Observable Graphs

TL;DR

This paper characterizes observable and partly observable edge-colored directed graphs, providing polynomial algorithms for decision problems and showing the complexity of assigning colors for observability, with implications for autonomous agent localization.

Contribution

It offers a complete characterization of observability in graphs, algorithms for deciding and computing observability, and complexity results for coloring problems to ensure observability.

Findings

Polynomial algorithms for observability decision problems

Minimal observations grow quadratically with graph size

Coloring for observability is NP-complete

Abstract

An edge-colored directed graph is \emph{observable} if an agent that moves along its edges is able to determine his position in the graph after a sufficiently long observation of the edge colors. When the agent is able to determine his position only from time to time, the graph is said to be \emph{partly observable}. Observability in graphs is desirable in situations where autonomous agents are moving on a network and one wants to localize them (or the agent wants to localize himself) with limited information.
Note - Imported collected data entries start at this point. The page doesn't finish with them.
**src/rtl/core/dfscc_pkg.sv**
```systemverilog
// Shared types and constants for the depth-first connected-components block.
package dfscc_pkg;

   // Vertex fields on the ports are four bits wide
   localparam int unsigned VERT_W        = 4;
   localparam int unsigned FIELD_VERTS   = 16;
   localparam int unsigned CFG_W         = 5;

   typedef enum logic [1:0] {
      CMD_ADD   = 2'd0,
      CMD_RUN   = 2'd1,
      CMD_CLEAR = 2'd2
   } cmd_type;

   typedef enum logic {
      ST_IDLE = 1'b0,
      ST_STEP = 1'b1
   } state_type;

   // Result of the shared lowest-bit search
   typedef struct packed {
      logic              found;
      logic [VERT_W-1:0] index;
   } enc_result_type;

endpackage

```
**src/rtl/core/dfscc_lowbit.sv**
```systemverilog
// Shared lowest-set-bit search used for start vertices and neighbor selection.
module dfscc_lowbit #(
   parameter int unsigned WIDTH = 16
) (
   input  logic [WIDTH-1:0]             vec,
   output dfscc_pkg::enc_result_type    result
);

   // Scan from the top so the lowest set bit wins
   always_comb begin
      result.found = 1'b0;
      result.index = '0;
      for (int i = WIDTH - 1; i >= 0; i--) begin
         if (vec[i]) begin
            result.found = 1'b1;
            result.index = dfscc_pkg::VERT_W'(i);
         end
      end
   end

endmodule

```
**src/rtl/core/dfs_connected_components.sv**
```systemverilog
// Top level: adjacency matrix, walk stack and traversal sequencer.
// Add-edge and clear items keep busy low, and the next item may follow at once.
// A run item keeps busy high while it steps through n visits plus at most n-1 stack pops.
// Each visit is shown on rsp_* in the cycle after its step, one result per visit, no stall possible.
// The shared lowest-bit search over one adjacency row sets the pace of one step per cycle.
// Synchronous reset clears the matrix, control state and sets vertex_count to 16.
module dfs_connected_components #(
   parameter int unsigned MAX_VERTICES = 16
) (
   input  logic        clock,
   input  logic        reset,
   input  logic        start,
   output logic        busy,
   input  logic [1:0]  req_command,
   input  logic [3:0]  req_vertex_a,
   input  logic [3:0]  req_vertex_b,
   output logic        rsp_strobe,
   output logic [3:0]  rsp_visited_vertex,
   output logic [3:0]  rsp_component_index,
   output logic        rsp_is_last,
   output logic [4:0]  rsp_component_count,
   input  logic        csr_valid,
   output logic        csr_ready,
   input  logic [4:0]  csr_wdata
);

   localparam int unsigned NV = (MAX_VERTICES < dfscc_pkg::FIELD_VERTS) ?
                                MAX_VERTICES : dfscc_pkg::FIELD_VERTS;
   localparam int unsigned IW = $clog2(NV);
   localparam int unsigned CW = $clog2(NV + 1);

   // State
   logic [NV-1:0]                  adj_ff [NV];
   logic [IW-1:0]                  stack_ff [NV];
   logic [NV-1:0]                  visited_ff, visited_in;
   logic [CW-1:0]                  depth_ff, depth_in;
   logic [CW-1:0]                  comp_ff, comp_in;
   logic [CW-1:0]                  emit_ff, emit_in;
   logic [dfscc_pkg::CFG_W-1:0]    vcount_ff;
   dfscc_pkg::state_type           state_ff, state_in;

   logic                           rsp_strobe_ff, rsp_strobe_in;
   logic [3:0]                     rsp_vertex_ff, rsp_vertex_in;
   logic [3:0]                     rsp_comp_ff, rsp_comp_in;
   logic                           rsp_last_ff, rsp_last_in;
   logic [4:0]                     rsp_count_ff, rsp_count_in;

   // Datapath
   logic [CW-1:0]                  n_eff;
   logic [NV-1:0]                  used_mask;
   logic                           accept;
   logic                           add_ok;
   logic [CW-1:0]                  depth_m1;
   logic [IW-1:0]                  top_vertex;
   logic [NV-1:0]                  top_row;
   logic [NV-1:0]                  enc_vec;
   dfscc_pkg::enc_result_type      enc;
   logic                           do_visit;
   logic                           do_pop;
   logic                           last_visit;
   logic [CW-1:0]                  emit_next;

   assign accept    = start && !busy;
   assign busy      = (state_ff == dfscc_pkg::ST_STEP);
   assign csr_ready = 1'b1;

   // Clamp the vertex count to the stored matrix size
   assign n_eff = (vcount_ff > dfscc_pkg::CFG_W'(NV)) ? CW'(NV) : vcount_ff[CW-1:0];

   always_comb begin
      for (int i = 0; i < NV; i++) begin
         used_mask[i] = (CW'(i) < n_eff);
      end
   end

   assign add_ok = ({1'b0, req_vertex_a} < dfscc_pkg::CFG_W'(n_eff)) &&
                   ({1'b0, req_vertex_b} < dfscc_pkg::CFG_W'(n_eff));

   // Pick the candidate set: unvisited vertices, or unvisited neighbors of the top
   assign depth_m1   = depth_ff - 1'b1;
   assign top_vertex = stack_ff[depth_m1[IW-1:0]];
   assign top_row    = adj_ff[top_vertex];
   assign enc_vec    = used_mask & ~visited_ff & ((depth_ff == '0) ? '1 : top_row);

   dfscc_lowbit #(
      .WIDTH (NV)
   ) u_lowbit (
      .vec    (enc_vec),
      .result (enc)
   );

   assign do_visit   = busy && enc.found;
   assign do_pop     = busy && !enc.found && (depth_ff != '0);
   assign emit_next  = emit_ff + 1'b1;
   assign last_visit = (emit_next == n_eff);

   // Next state
   always_comb begin
      state_in = state_ff;
      case (state_ff)
         dfscc_pkg::ST_IDLE: begin
            if (accept && (req_command == dfscc_pkg::CMD_RUN) && (n_eff != '0)) begin
               state_in = dfscc_pkg::ST_STEP;
            end
         end
         dfscc_pkg::ST_STEP: begin
            if ((do_visit && last_visit) || (!enc.found && (depth_ff == '0))) begin
               state_in = dfscc_pkg::ST_IDLE;
            end
         end
         default: state_in = dfscc_pkg::ST_IDLE;
      endcase
   end

   // Walk bookkeeping and result values
   always_comb begin
      visited_in    = visited_ff;
      depth_in      = depth_ff;
      comp_in       = comp_ff;
      emit_in       = emit_ff;
      rsp_strobe_in = 1'b0;
      rsp_vertex_in = rsp_vertex_ff;
      rsp_comp_in   = rsp_comp_ff;
      rsp_last_in   = 1'b0;
      rsp_count_in  = '0;
      if (accept && (req_command == dfscc_pkg::CMD_RUN)) begin
         visited_in = '0;
         depth_in   = '0;
         comp_in    = '0;
         emit_in    = '0;
      end
      if (do_visit) begin
         visited_in    = visited_ff | (NV'(1) << enc.index[IW-1:0]);
         depth_in      = depth_ff + 1'b1;
         emit_in       = emit_next;
         rsp_strobe_in = 1'b1;
         rsp_vertex_in = enc.index;
         rsp_comp_in   = 4'(comp_ff);
         rsp_last_in   = last_visit;
         rsp_count_in  = last_visit ? 5'(CW'(comp_ff + 1'b1)) : '0;
      end
      if (do_pop) begin
         depth_in = depth_m1;
         if (depth_ff == CW'(1)) begin
            comp_in = comp_ff + 1'b1;
         end
      end
   end

   // Control registers
   always_ff @(posedge clock) begin
      if (reset) begin
         state_ff      <= dfscc_pkg::ST_IDLE;
         visited_ff    <= '0;
         depth_ff      <= '0;
         comp_ff       <= '0;
         emit_ff       <= '0;
         rsp_strobe_ff <= 1'b0;
         rsp_last_ff   <= 1'b0;
         rsp_count_ff  <= '0;
         vcount_ff     <= dfscc_pkg::CFG_W'(dfscc_pkg::FIELD_VERTS);
      end else begin
         state_ff      <= state_in;
         visited_ff    <= visited_in;
         depth_ff      <= depth_in;
         comp_ff       <= comp_in;
         emit_ff       <= emit_in;
         rsp_strobe_ff <= rsp_strobe_in;
         rsp_last_ff   <= rsp_last_in;
         rsp_count_ff  <= rsp_count_in;
         if (csr_valid && csr_ready) begin
            vcount_ff <= csr_wdata;
         end
      end
   end

   // Result payload
   always_ff @(posedge clock) begin
      rsp_vertex_ff <= rsp_vertex_in;
      rsp_comp_ff   <= rsp_comp_in;
   end

   // Adjacency matrix: set both symmetric bits, or clear everything
   always_ff @(posedge clock) begin
      if (reset) begin
         for (int r = 0; r < NV; r++) begin
            adj_ff[r] <= '0;
         end
      end else if (accept) begin
         case (req_command)
            dfscc_pkg::CMD_ADD: begin
               if (add_ok) begin
                  adj_ff[req_vertex_a[IW-1:0]][req_vertex_b[IW-1:0]] <= 1'b1;
                  adj_ff[req_vertex_b[IW-1:0]][req_vertex_a[IW-1:0]] <= 1'b1;
               end
            end
            dfscc_pkg::CMD_CLEAR: begin
               for (int r = 0; r < NV; r++) begin
                  adj_ff[r] <= '0;
               end
            end
            default: begin
            end
         endcase
      end
   end

   // Walk stack: push the visited vertex on top
   always_ff @(posedge clock) begin
      if (do_visit) begin
         stack_ff[depth_ff[IW-1:0]] <= enc.index[IW-1:0];
      end
   end

   assign rsp_strobe          = rsp_strobe_ff;
   assign rsp_visited_vertex  = rsp_vertex_ff;
   assign rsp_component_index = rsp_comp_ff;
   assign rsp_is_last         = rsp_last_ff;
   assign rsp_component_count = rsp_count_ff;

`ifndef SYNTH
   // A result only follows a traversal step
   assert property (@(posedge clock) disable iff (reset)
      rsp_strobe |-> $past(busy))
      else $error("result strobe without a traversal step");

   // Stack depth stays within the vertex count
   assert property (@(posedge clock) disable iff (reset)
      busy |-> (depth_ff <= n_eff))
      else $error("walk stack deeper than vertex count");

   // Never emit more vertices than are in use
   assert property (@(posedge clock) disable iff (reset)
      busy |-> (emit_ff < n_eff))
      else $error("visit count overran vertex count");

   // The final result ends the run
   assert property (@(posedge clock) disable iff (reset)
      (rsp_strobe && rsp_is_last) |-> !busy)
      else $error("last result while traversal continues");

   // Component count only appears on the last result
   assert property (@(posedge clock) disable iff (reset)
      (rsp_component_count != '0) |-> (rsp_strobe && rsp_is_last))
      else $error("component count outside the last result");
`endif

endmodule
```
**config.mk**
```make
export PLATFORM = sky130hd
export DESIGN_NAME = dfs_connected_components
export DESIGN_NICKNAME = d
export VERILOG_FILES = /design/src/rtl/core/dfscc_pkg.sv /design/src/rtl/core/dfscc_lowbit.sv /design/src/rtl/core/dfs_connected_components.sv
export SDC_FILE = /design/constraint.sdc
export NUM_CORES = 1
export LEC_CHECK = 0
export ABC_AREA = 1
export CAP_MARGIN = 20
export CORE_UTILIZATION = 44
export CTS_CLUSTER_SIZE = 8
export DETAILED_ROUTE_END_ITERATION = 16
export DONT_BUFFER_PORTS = 1
export GPL_TIMING_DRIVEN = 0
export PLACE_DENSITY_LB_ADDON = 0.2
export SLEW_MARGIN = 30
export SYNTH_ARGS = -nofsm -noshare
export SYNTH_HDL_FRONTEND = slang
export SYNTH_HIERARCHICAL = 1
export SYNTH_SLANG_ARGS = --single-unit
```
**constraint.sdc**
```tcl
create_clock -name clock -period 9.3 [get_ports clock]
set_input_delay 1.86 -clock clock [delete_from_list [all_inputs] [get_ports clock]]
set_output_delay 1.86 -clock clock [all_outputs]
set_load 0.05 [all_outputs]
```
Word-level counts from Yosys, hierarchy flattened --
Memory sizes are Yosys's and may differ from the RTL's. Cells that the tools add are included.
Operators by class: bitwise operators 23, mux-type cells 70, magnitude comparators 23, add/sub/neg operators 4, equality and inequality tests 4, shifts and indexed selects 1, multiply operators 0, div/mod/pow operators 0, reductions and logical operators 24
Operator list (count):
- two-way mux 16 bit | 25
- two-way mux 5 bit | 24
- less-than comparator 4 x 5 -> 1 bit (first input constant) | 8
- bitwise AND 16 bit | 2
- OR reduction 16 bit | 2
- less-than comparator 3 x 5 -> 1 bit (first input constant) | 4
- two-way mux 1 bit | 16
- inverter 16 bit | 1
- OR 1 bit | 16
- OR 16 bit | 1
- << shifter 1 x 4 -> 16 bit (first input constant) | 1
- adder 5 x 1 -> 5 bit (second input constant) | 3
- logical AND 1 bit | 11
- less-than comparator 1 x 5 -> 1 bit (first input constant) | 2
- less-than comparator 2 x 5 -> 1 bit (first input constant) | 2
- less-than comparator 4 x 5 -> 1 bit | 2
- less-than comparator 4 x 5 -> 1 bit (second input constant) | 2
- nonzero test 5 bit | 2
- demux 1 bit (select 4 bit) | 2
- greater-or-equal comparator 4 x 1 -> 1 bit (second input constant) | 2
- two-way mux 4 bit | 2
- equality test 5 x 1 -> 1 bit (second input constant) | 1
- equality test 5 bit | 1
- greater-than comparator 5 bit (second input constant) | 1
- 13 further kinds | 16
Storage, ports and cells: bits in latches 0, memory bits (read-only) 0, bits in registers 52, logic and storage cells 162, memories 2, input bits 19, output and inout port bits 17, memory bits (writable) 320
Memories:
- adj_ff | words 16, width 16, read ports 1, clocked after memory_dff 0, wr ports 16, RTL line dfs_connected_components.sv:33 | logic [NV-1:0] adj_ff [NV];
- stack_ff | words 16, width 4, read ports 1, clocked after memory_dff 0, wr ports 1, RTL line dfs_connected_components.sv:34 | logic [IW-1:0] stack_ff [NV];

Logic depth before layout (Yosys ltp) --
word-level depth 26, mapped depth 38, depth with buffers taken out 33

By module --
Netlist, hierarchy kept.
By module, submodules not included:
- dfs_connected_components | cells each 2319, seq. area each 8167.8 µm², times used 1, area an instance 17436.7 µm²
- dfscc_lowbit | cells each 49, seq. area each 0.0 µm², times used 1, area an instance 209.0 µm²

Least setup slack after synthesis --
No wires, ideal clock.
path type reg-to-reg, start register depth_ff[0], end register visited_ff[11], setup slack 4.720 ns, required time 9.229 ns, arrival 4.509 ns, period minus slack after synthesis 4.580 ns, buffers on the path 6, setup time 0.071 ns, stages on the path, launching flop included 31, cell sequence dfxtp_1 buf_4 inv_4 buf_4 ha_1 buf_2 inv_2 buf_4 nand3_1 nand3_1 nand3_1 nand2_1 buf_2 buf_2 nand3_1 nand3_1 nand3_1 nand3_1 nand2_1 inv_1 or2_1 nand3_1 nand3_1 nand3_1 nand3_1 a21oi_1 nor3_1 inv_1 nor3_1 nand3_1 a21oi_1
RTL lines:
- start: declaration | RTL line dfs_connected_components.sv:36 | logic [CW-1:0] depth_ff, depth_in;
- start signal: assignment | RTL line dfs_connected_components.sv:165 | depth_ff <= depth_in;
- end signal: assignment | RTL line dfs_connected_components.sv:164 | visited_ff <= visited_in;
- end: declaration | RTL line dfs_connected_components.sv:35 | logic [NV-1:0] visited_ff, visited_in;

==> results.sh <==
export IMPL_coreArea_mm2=0.0391
export IMPL_drt_first_iter_violations=2151
export IMPL_rsz0062_at_grt="false"
export IMPL_slowest_stage="clkbuf_1"
export IMPL_syn_num_nets=2400
export IMPL_synthCells=2368
export IMPL_gp_congestion=1.07
export IMPL_yosysWarnings=6
export IMPL_cap_violations=0
export IMPL_slew_violations=0
export IMPL_power_frac_comb=0.189
export IMPL_switching_share=0.315
export IMPL_cts_tree="done"
export IMPL_startpoint_type="flip-flop"
export IMPL_nFillCells=3895
export IMPL_timing_critical_path_mode_cell="nand2_1"
export IMPL_tns_ns=0
export IMPL_antenna_left=0
export IMPL_grt_pass1_wl_mm=101
export IMPL_p_int_w=0.00287
export IMPL_worstHoldStart="visited_ff[13]$_SDFFE_PP0P_"
export IMPL_post_route_period_util=0.696
export IMPL_cts_root_buf="clkbuf_16"
export IMPL_cts_buffers=52
export IMPL_final_area_mm2=0.0198
export IMPL_ys_seq_area_frac=0.463
export IMPL_grtUsageTotal=0.329
export IMPL_p_seq_frac=0.397
export IMPL_cts_setup_buffers=0
export IMPL_gr_total_overflow=0
export IMPL_cp_end_kind="flip-flop"
export IMPL_syn_area_mm2=0.0176
export IMPL_post_route_min_period_ns=6.47
export IMPL_drt_first_pass_iters=6
export IMPL_holdWs_ns=0.452
export IMPL_drt_total_wl_mm=67.6
export IMPL_max_freq_ghz=0.154
export IMPL_reg2reg_setup_slack_ns=2.83
export IMPL_die_x_um=202
export IMPL_wl_per_cell_um=22.8
export IMPL_io_pins=36
export IMPL_finalHoldViolCount=0
export IMPL_place_area_mm2=0.0184
export IMPL_clkSinkCount=372
export IMPL_hold_class="flip-flop to flip-flop"
export IMPL_dp_cells=2890
export IMPL_fin_skew_ns=0.0183
export IMPL_p_sw_w=0.00132
export IMPL_powerDensity_mw_per_mm2=211
export IMPL_fp_row_count=72
export IMPL_initial_core_util=0.451
export IMPL_synthArstFlopShare=0
export IMPL_hold_buffers=0
export IMPL_antenna_found_initial=0
export IMPL_clockPowerShare=0.414
export IMPL_max_clock_path_buffers=3
export IMPL_yosys_register_bits=372
export IMPL_viasPerCell=5.84
export IMPL_status="completed"
export IMPL_cts_clk_slew_worst_paths_ns=0.05
export IMPL_drive_gt1_frac=0.0720
export IMPL_layout_nets=2458
export IMPL_reg2reg_to="depth_ff[4]$_SDFFE_PP0P_"
export IMPL_cts_htree_levels=2
export IMPL_final_cells=2962
export IMPL_grt_max_degree=23
export IMPL_grt_pass1_vias=16200
export IMPL_holdPathStages=2
export IMPL_synth_distinct_cells=45
export IMPL_slowest_delay_ns=0.74
export IMPL_multi_input_area_mm2=0.00731
export IMPL_regArea_mm2=0.00817
export IMPL_drc=0
export IMPL_die_area_mm2=0.0409
export IMPL_setup_violations=0
export IMPL_via_count=17300
export IMPL_fin_util=0.506
export IMPL_min_to="visited_ff[13]$_SDFFE_PP0P_"
export IMPL_arrival_ns=6.97
export IMPL_r2r_start="depth_ff[0]$_SDFFE_PP0P_"
export IMPL_power_leakage_nw=7.77
export IMPL_relSlewSlack=0.386
export IMPL_worstPathRequired_ns=9.80
export IMPL_die_h_um=202
export IMPL_cts_resized=0
export IMPL_crit_fanout=12
export IMPL_clock_latency_ns=0.60
export IMPL_diodes=0
export IMPL_syn2layout_area_growth_pct=12.1
export IMPL_ir_worst_vdd_mv=0.151
export IMPL_worst_slew_pin_slew_ns=0.921
export IMPL_syn_area_per_cell_um2=7.45
export IMPL_synth_edf_count=72
export IMPL_io_buffers=0
export IMPL_rr_worst_depth=30
export IMPL_synthFlopType="dfxtp_1"
export IMPL_dpl_hpwl_mm=48.2
export IMPL_path_class="flip-flop to flip-flop"
-- registers in the layout, summed over array words and instances, names as in the netlist --
register	count
adj_ff	256
comp_ff	5
rsp_strobe	1
rsp_visited_vertex	4
stack_ff	64
visited_ff	16
vcount_ff	5
busy	1
depth_ff	5
rsp_component_count	5
rsp_is_last	1
emit_ff	5
rsp_component_index	4
-- worst max path at each step --
stage / startpoint / endpoint
detailed placement: depth_ff[0]$_SDFFE_PP0P_ / stack_ff[5][2]$_DFFE_PP_
global route: depth_ff[0]$_SDFFE_PP0P_ / depth_ff[1]$_SDFFE_PP0P_
CTS: depth_ff[0]$_SDFFE_PP0P_ / stack_ff[5][3]$_DFFE_PP_
global placement: depth_ff[0]$_SDFFE_PP0P_ / visited_ff[11]$_SDFFE_PP0P_
finish: depth_ff[0]$_SDFFE_PP0P_ / depth_ff[4]$_SDFFE_PP0P_
floorplan: depth_ff[0]$_SDFFE_PP0P_ / visited_ff[11]$_SDFFE_PP0P_
-- routing by layer --
| layer | global-route usage | wire, um | vias up |
|---|---|---|---|
| li1 | - | - | 7943 |
| met1 | 0.449 | 27800 | 8104 |
| met2 | 0.473 | 28000 | 1036 |
| met3 | 0.0958 | 8310 | 223 |
| met4 | 0.158 | 3520 | 0 |
| met5 | 0 | 0 | - |
-- final cells by class --
type                       count  share of cell area
timing repair buffer           4             0.00209
clock buffer                  69              0.0695
sequential                   372               0.413
inverter                     401              0.0763
clock inverter                 3             0.00228
tap                          518              0.0328
buffer                       131              0.0347
multi-input combinational   1464               0.369
-- critical path: cells and delay by family, from the launching register on --
family | cells | cell delay (ns)
and+or+nand+nor | 15 | 3.08
adders and majority gates | 1 | 0.30
AOI/OAI and AO/OA | 3 | 0.40
buffers and inverters | 11 | 2.16
DFF | 1 | 0.39
-- layout by cell type (no fill, tap or decap), types with 3 or more instances in the layout --
cell	instances
xor2_1	7
clkbuf_1	65
nand2_1	431
ha_1	13
clkbuf_16	52
a22oi_1	22
buf_4	28
nor4_1	4
buf_6	7
o21ai_0	163
clkinv_1	4
inv_2	12
nand3_1	399
o22ai_1	42
buf_2	50
nand3b_1	20
dfxtp_1	300
o21ai_1	14
o221ai_1	72
nand3_2	4
a21oi_1	87
nor2_2	6
nand2_2	3
inv_1	383
nor2_1	136
nor3_1	15
edfxtp_1	72
-- cell usage after synthesis (all sizes together) (2+ instances only) --
master / n / area share
nand2: 434 / 0.093
o22ai: 42 / 0.015
xor2: 8 / 0.0044
clkbuf: 50 / 0.011
a21oi: 88 / 0.025
o2111ai: 2 / 0.00099
nand3b: 20 / 0.0085
clkinv: 4 / 0.00085
or2: 3 / 0.0011
nor3: 17 / 0.0048
nand3: 403 / 0.12
edfxtp: 72 / 0.12
xnor2: 3 / 0.0019
nor4: 4 / 0.0014
a31oi: 3 / 0.0011
o21ai: 177 / 0.050
ha: 13 / 0.0092
a22oi: 22 / 0.0094
o221ai: 72 / 0.036
buf: 81 / 0.028
inv: 397 / 0.085
dfxtp: 300 / 0.34
o211ai: 2 / 0.00085
nor2: 142 / 0.031
-- power groups by stage --
| stage | registers [W] | clock network, W | logic [W] |
|---|---|---|---|
| 2_1_floorplan | 0.00169 | 0 | 0.000463 |
| 3_3_place_gp | 0.00169 | 0 | 0.000744 |
| 3_5_place_dp | 0.00169 | 0 | 0.000749 |
| 4_1_cts | 0.00166 | 0.00173 | 0.000752 |
| 5_1_grt | 0.00166 | 0.00181 | 0.000832 |
| 6_report | 0.00166 | 0.00173 | 0.000791 |
-- metrics by stage --
stage	setup WS (ns)	total power (W)
finish	2.83	0.00418
global route	2.44	0.00430
CTS	2.80	0.00414
detailed placement	2.93	0.00244
global placement	1.96	0.00244
floorplan	4.72	0.00215
-- logic make-up after synthesis --
group | share of synthesized area
DFF | 0.463
other | 0.000213
adders and majority gates | 0.00922
buffers and inverters | 0.124
and+or+nand+nor | 0.255
AOI/OAI and AO/OA | 0.142
xor gates and xnor gates | 0.00631
No activity file was read; power rests on OpenSTA's default activity.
In this paper, we completely characterize observable and partly observable graphs and show how these concepts relate to observable discrete event systems and to local automata. Based on these characterizations, we provide polynomial time algorithms to decide observability, to decide partial observability, and to compute the minimal number of observations necessary for finding the position of an agent. In particular we prove that in the worst case this minimal number of observations increases quadratically with the number of nodes in the graph. From this it follows that it may be necessary for an agent to pass through the same node several times before he is finally able to determine his position in the graph. We then consider the more difficult question of assigning colors to a graph so as to make it observable and we prove that two different versions of this problem are NP-complete.